Nuestro sector exterior no deja de darnos buenas noticias. El dinamismo de las exportaciones es extraordinario, y se repite mes tras mes. De hecho, acabamos de saber que en el primer semestre de este año crecieron un 9,2 % en términos interanuales (más del doble de lo ocurrido en un país con gran tradición exportadora como Alemania), para alcanzar el máximo histórico de 132.000 millones de euros. Parece evidente que la economía española está mostrando una capacidad competitiva en los mercados externos —particularmente los europeos — que hasta hace poco parecía, sencillamente, impensable. Esa capacidad se ha visto reforzada en los últimos meses por el diferencial de inflación, que ahora, en contra de lo que casi siempre nos ha acompañado, resulta favorable. No es extraño que, si a eso le añadimos que el turismo está recobrando ya toda su fuerza, se haya producido un superávit externo de en torno a un 6 % del PIB en el primer trimestre: otro dato que significa un registro histórico absoluto.
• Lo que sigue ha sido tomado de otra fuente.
===== src/rtl/dmem_arbiter.sv =====
// dmem_arbiter: shares a single-port data memory between a read-only fetch
// port (F) and a read/write data port (D).
//
// Arbitration is round-robin, with one transaction in flight at a time.
// Addresses are bounds-checked. An out-of-bounds access is answered with err
// and never reaches the memory.
//
// Ports:
//   clk, rst_n                      clock, async active-low reset
//   f_req/f_addr                    fetch read request
//   f_gnt/f_rvalid/f_rdata/f_err    fetch grant and response
//   d_req/d_we/d_addr/d_wdata       data request
//   d_gnt/d_rvalid/d_rdata/d_err    data grant and response/write-ack
//   mem_en/mem_we/mem_addr/mem_wdata  memory command (ACCESS state only)
//   mem_rdata                       memory read data, valid the cycle after mem_en
//   busy                            FSM not IDLE
//
// Timing: gnt at T, memory access at T+1, rvalid at T+2, next gnt at T+3 or later.
// gnt is combinational from req, so a requester sees it in the same cycle.
// The remaining outputs decode from registered state, so they drop to 0 as
// soon as reset is asserted.
module dmem_arbiter #(
  parameter int unsigned MEM_SIZE = 512,
  parameter int unsigned DATA_W   = 64
) (
  input  logic              clk,
  input  logic              rst_n,
  input  logic              f_req,
  input  logic [63:0]       f_addr,
  output logic              f_gnt,
  output logic              f_rvalid,
  output logic [DATA_W-1:0] f_rdata,
  output logic              f_err,
  input  logic              d_req,
  input  logic              d_we,
  input  logic [63:0]       d_addr,
  input  logic [DATA_W-1:0] d_wdata,
  output logic              d_gnt,
  output logic              d_rvalid,
  output logic [DATA_W-1:0] d_rdata,
  output logic              d_err,
  output logic              mem_en,
  output logic              mem_we,
  output logic [63:0]       mem_addr,
  output logic [DATA_W-1:0] mem_wdata,
  input  logic [DATA_W-1:0] mem_rdata,
  output logic              busy
);

  localparam int unsigned ADDR_W = 64;
  // Highest legal word start address; compared on all 64 bits so that no wrap occurs.
  localparam logic [ADDR_W-1:0] MAX_ADDR = ADDR_W'(MEM_SIZE - 8);

  typedef enum logic [1:0] {
    IDLE   = 2'd0,
    ACCESS = 2'd1,
    RESP   = 2'd2
  } state_t;

  typedef enum logic {
    OWN_F = 1'b0,
    OWN_D = 1'b1
  } owner_t;

  state_t              state_q, state_d;
  owner_t              last_owner_q, owner_q;
  logic [ADDR_W-1:0]   addr_q;
  logic [DATA_W-1:0]   wdata_q;
  logic                we_q;
  logic                sel_f, sel_d;
  logic                err;
  logic [DATA_W-1:0]   resp_data;

  assign err = (addr_q > MAX_ADDR);

  // State register and request latch
  always_ff @(posedge clk or negedge rst_n) begin
    if (!rst_n) begin
      state_q      <= IDLE;
      last_owner_q <= OWN_F;
      owner_q      <= OWN_F;
      addr_q       <= '0;
      wdata_q      <= '0;
      we_q         <= 1'b0;
    end else begin
      state_q <= state_d;
      if (sel_d) begin
        addr_q       <= d_addr;
        wdata_q      <= d_wdata;
        we_q         <= d_we;
        owner_q      <= OWN_D;
        last_owner_q <= OWN_D;
      end else if (sel_f) begin
        addr_q       <= f_addr;
        wdata_q      <= '0;
        we_q         <= 1'b0;
        owner_q      <= OWN_F;
        last_owner_q <= OWN_F;
      end
    end
  end

  // Next-state, arbitration and output decode
  always_comb begin
    state_d   = state_q;
    sel_f     = 1'b0;
    sel_d     = 1'b0;
    f_gnt     = 1'b0;
    d_gnt     = 1'b0;
    f_rvalid  = 1'b0;
    f_rdata   = '0;
    f_err     = 1'b0;
    d_rvalid  = 1'b0;
    d_rdata   = '0;
    d_err     = 1'b0;
    mem_en    = 1'b0;
    mem_we    = 1'b0;
    mem_addr  = '0;
    mem_wdata = '0;
    resp_data = '0;
    busy      = (state_q != IDLE);

    case (state_q)
      IDLE: begin
        // On a tie the port that did not own the last transaction wins.
        // rst_n gating keeps gnt low while reset is held.
        if (rst_n) begin
          if (f_req && d_req) begin
            sel_d = (last_owner_q == OWN_F);
            sel_f = ~sel_d;
          end else begin
            sel_f = f_req;
            sel_d = d_req;
          end
        end
        f_gnt = sel_f;
        d_gnt = sel_d;
        if (sel_f || sel_d) state_d = ACCESS;
      end

      ACCESS: begin
        if (!err) begin
          mem_en    = 1'b1;
          mem_we    = we_q;
          mem_addr  = addr_q;
          mem_wdata = wdata_q;
        end
        state_d = RESP;
      end

      RESP: begin
        if (!err && !we_q) resp_data = mem_rdata;
        if (owner_q == OWN_D) begin
          d_rvalid = 1'b1;
          d_err    = err;
          d_rdata  = resp_data;
        end else begin
          f_rvalid = 1'b1;
          f_err    = err;
          f_rdata  = resp_data;
        end
        state_d = IDLE;
      end

      default: state_d = IDLE;
    endcase
  end

endmodule


===== config.mk =====
export PLATFORM = sky130hd
export DESIGN_NAME = dmem_arbiter
export DESIGN_NICKNAME = d
export VERILOG_FILES = /design/src/rtl/dmem_arbiter.sv
export SDC_FILE = /design/constraint.sdc
export NUM_CORES = 1
export LEC_CHECK = 0
export ABC_CLOCK_PERIOD_IN_PS = 2300
export CORE_AREA = 2 2 205 207
export CTS_BUF_LIST = sky130_fd_sc_hd__clkbuf_2
export DETAILED_ROUTE_END_ITERATION = 12
export DIE_AREA = 0 0 207 209
export GPL_ROUTABILITY_DRIVEN = 0
export GPL_TIMING_DRIVEN = 0
export PLACE_DENSITY_LB_ADDON = 0.25
export SLEW_MARGIN = 20
export SYNTH_ARGS = -nofsm -noshare
export SYNTH_HDL_FRONTEND = slang
export SYNTH_SLANG_ARGS = --single-unit

===== constraint.sdc =====
create_clock -name clk -period 2.3 [get_ports clk]
set_clock_uncertainty 0.2 [all_clocks]
set_input_delay 0.23 -clock clk [delete_from_list [all_inputs] [get_ports clk]]
set_output_delay 0.23 -clock clk [all_outputs]
set_load 0.01 [all_outputs]

* After elaboration in Yosys (flattened, before gate mapping)
Index checks and enable logic that the tools add are counted.
** Storage, ports and cells
- Register bits after elaboration :: 132
- Output and inout port bits :: 265
- Logic and storage cells :: 56
** Operators by class
- Order comparisons :: 1
- Eq/ne operators :: 3
- Muxes and demuxes :: 38
- Bitwise gates (word level) :: 1
- Reductions and logical operators :: 8
** Operators by type and width (count)
- $mux 64 :: 13
- $gt 64x9->1 const B :: 1
- $mux 1 :: 23
- $pmux 2 s2 :: 1
- $reduce_bool 2->1 :: 2
- $eq 2x1->1 const B :: 1
- $eq 2x2->1 const B :: 1
- $logic_and 1x1->1 :: 2
- $logic_not 1->1 :: 2
- $logic_not 2->1 :: 1
- $mux 2 :: 1
- $ne 2x2->1 const B :: 1
- $logic_or 1x1->1 :: 1
- $not 1->1 :: 1

* Depth between registers and ports, before layout
- Depth after elaboration :: 7
- Mapped depth :: 7
- Depth with buffers taken out :: 5

* Worst setup path before layout
No wires, ideal clock.
- Path kind :: register -> output
- Start point :: register addr_q[28]
- End point :: output port d_rdata[0]
- Arrival :: 1.887 ns
- Required time :: 1.870 ns
- Path slack :: -0.017 ns
- Cell stages (with the launch flop) :: 8
- Buffers on the path :: 3
- Path through :: dfrtp_1 nor4_1 nand4_1 or4_1 buf_2 buf_6 buf_6 nor3_2
** Between the ends
- Cells in the longest elaborated chain, start to end :: 6
** Ends and longest elaborated chain
- start, declared :: RTL line 67 : logic [ADDR_W-1:0] addr_q;
- start signal, assigned :: RTL line 88 : addr_q <= d_addr;
- start signal, assigned :: RTL line 94 : addr_q <= f_addr;
- $gt 64x9->1 :: RTL line 74 : assign err = (addr_q > MAX_ADDR);
- $logic_not 1->1 :: RTL line 152 : if (!err && !we_q) resp_data = mem_rdata;
- $logic_and 1x1->1 :: RTL line 152
- $mux 64 :: RTL line 152
- $mux 64 :: RTL line 153 : if (owner_q == OWN_D) begin
- $mux 64 :: RTL line 123 : case (state_q)
- end, declared :: RTL line 40 : output logic [DATA_W-1:0] d_rdata,
Every way passes these cells.

* Worst setup path in the final report
- Start point :: register addr_q[24]
- End point :: output port f_rdata[21]
** Between the ends
- Cells in the longest elaborated chain, start to end :: 6
** Ends and longest elaborated chain
- $gt 64x9->1 :: RTL line 74
- $logic_not 1->1 :: RTL line 152
- $logic_and 1x1->1 :: RTL line 152
- $mux 64 :: RTL line 152
- $mux 64 :: RTL line 153
- $mux 64 :: RTL line 123
- end, declared :: RTL line 32 : output logic [DATA_W-1:0] f_rdata,
Every way passes these cells.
Estos son los datos fundamentales. Y a partir de aquí caben tres comentarios. El primero se refiere a la importancia que todo esto tiene en el contexto de evolución de la economía. Es el brío del sector externo lo que explica en gran medida el buen comportamiento económico general (excepcional si lo ponemos en comparación con el resto de Europa), frente a la relativa anemia que han mostrado variables como el consumo o la inversión. Se trata de un hecho rarísimo en la historia económica española: el vector exterior como puntal del crecimiento.
Lo cual nos lleva al segundo comentario. A poco que recordemos lo ocurrido hace quince años, con la explosión de la gran crisis financiera, un hecho nos saltará a la memoria: en el 2008 el déficit externo de la economía española ascendía al 10 % del PIB. Y no era un dato meramente coyuntural, sino que reflejaba una tendencia de muy largo recorrido: algo que parecía incrustado de forma estructural en nuestro modelo de crecimiento. Para financiar ese desajuste era necesaria una entrada masiva de capitales… lo que a partir del 2010 nos puso a los pies de los caballos. No debemos ver los datos que ahora comentamos como un mero cambio coyuntural, sino como la evidencia de un genuino cambio de modelo.
Pero, en tercer lugar, es obligado señalar también las amenazas y peligros de esta nueva situación. El primero y más obvio es que, al depender mucho la salud económica interna de lo que acontece en los mercados internacionales, aparece un elemento de vulnerabilidad: nos hacemos más sensibles al impacto de choques externos. Es obligado destacarlo en un momento caracterizado —como ya hemos destacado en otras ocasiones — por un evidente avance del proteccionismo en todo el mundo. Si nos centramos en lo más inmediato, parece claro que la ralentización general del crecimiento en toda Europa a lo largo de los próximos meses ejercerá como un notable lastre para nuestra evolución. Porque si nos fiamos de índices que suelen ser muy útiles para hacer predicciones —como el PMI manufacturero, cuyo último dato, 43,4, marca su nivel más bajo en tres años — la eurozona estará probablemente en recesión durante la segunda mitad de este año. Algo que, por cierto, debiera tener en cuenta el BCE para sus próximas decisiones en torno a los tipos de interés; no vaya a ser que las turbinas de la recesión se engrasen demasiado. Regresando a lo fundamental: el cambio de modelo. Algo está pasando con nuestro sector exterior. Y no parece nada malo.